*** Opening DATA FOR THE TASK ***

==> src/rtl/divider_channel.sv <==
// divider_channel: one divider lane (counter, divisor/mode shadow, registered outputs)
// Ports: clk, rst_n (async, active-low), en (level), mode (0 pulse / 1 square),
//        div (divisor, 0 treated as 1), clr (sync restart), out (divided output), wrap (period tick)
module divider_channel
  import divider_pkg::*;
#(
  parameter int CNT_W = 16
) (
  input  logic             clk,
  input  logic             rst_n,
  input  logic             en,
  input  logic             mode,
  input  logic [CNT_W-1:0] div,
  input  logic             clr,
  output logic             out,
  output logic             wrap
);
  logic [CNT_W-1:0] cnt_q, d_act, d_eff, h, cnt_next;
  div_mode_e        mode_act;
  logic             wrap_now, load;
  always_comb begin
    d_eff    = (d_act == '0) ? CNT_W'(1) : d_act;
    h        = CNT_W'(half_period(32'(d_eff)));
    wrap_now = cnt_q == d_eff - 1'b1;
    cnt_next = wrap_now ? '0 : cnt_q + 1'b1;
    // shadow only moves when the counter restarts, so a period is never cut or stretched
    load     = clr | ~en | wrap_now;
  end
  always_ff @(posedge clk or negedge rst_n) begin
    if (!rst_n) begin
      cnt_q    <= '0;
      out      <= 1'b0;
      wrap     <= 1'b0;
      d_act    <= CNT_W'(1);
      mode_act <= DIV_PULSE;
    end else begin
      if (clr || !en) begin
        cnt_q <= '0;
        out   <= 1'b0;
        wrap  <= 1'b0;
      end else begin
        cnt_q <= cnt_next;
        wrap  <= wrap_now;
        out   <= (mode_act == DIV_SQUARE) ? (cnt_next < h) : wrap_now;
      end
      if (load) begin
        d_act    <= div;
        mode_act <= div_mode_e'(mode);
      end
    end
  end
endmodule

==> src/rtl/multi_ch_divider.sv <==
// multi_ch_divider: runtime-programmable multi-channel clock-enable divider
// Ports: clk, rst_n (async, active-low), en_i/mode_i (per channel), div_i (CNT_W per channel,
//        channel c at [c*CNT_W +: CNT_W]), sync_clr_i (restart all in phase),
//        out_o (divided output), wrap_o (period tick)
module multi_ch_divider
  import divider_pkg::*;
#(
  parameter int NUM_CH = 4,
  parameter int CNT_W  = 16
) (
  input  logic                    clk,
  input  logic                    rst_n,
  input  logic [NUM_CH-1:0]       en_i,
  input  logic [NUM_CH-1:0]       mode_i,
  input  logic [NUM_CH*CNT_W-1:0] div_i,
  input  logic                    sync_clr_i,
  output logic [NUM_CH-1:0]       out_o,
  output logic [NUM_CH-1:0]       wrap_o
);
  for (genvar c = 0; c < NUM_CH; c++) begin : g_ch
    divider_channel #(.CNT_W(CNT_W)) u_ch (
      .clk  (clk),
      .rst_n(rst_n),
      .en   (en_i[c]),
      .mode (mode_i[c]),
      .div  (div_i[c*CNT_W +: CNT_W]),
      .clr  (sync_clr_i),
      .out  (out_o[c]),
      .wrap (wrap_o[c])
    );
  end
endmodule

*** Closing DATA FOR THE TASK ***

→ DIRECTIONS: After locating the line holding "h) : wrap_now;" above, output exactly that line and every line after it through the line holding "wrap_o (period tick)". Include nothing else.

→ COMPLETED TASK:
        out   <= (mode_act == DIV_SQUARE) ? (cnt_next < h) : wrap_now;
      end
      if (load) begin
        d_act    <= div;
        mode_act <= div_mode_e'(mode);
      end
    end
  end
endmodule

==> src/rtl/multi_ch_divider.sv <==
// multi_ch_divider: runtime-programmable multi-channel clock-enable divider
// Ports: clk, rst_n (async, active-low), en_i/mode_i (per channel), div_i (CNT_W per channel,
//        channel c at [c*CNT_W +: CNT_W]), sync_clr_i (restart all in phase),
//        out_o (divided output), wrap_o (period tick)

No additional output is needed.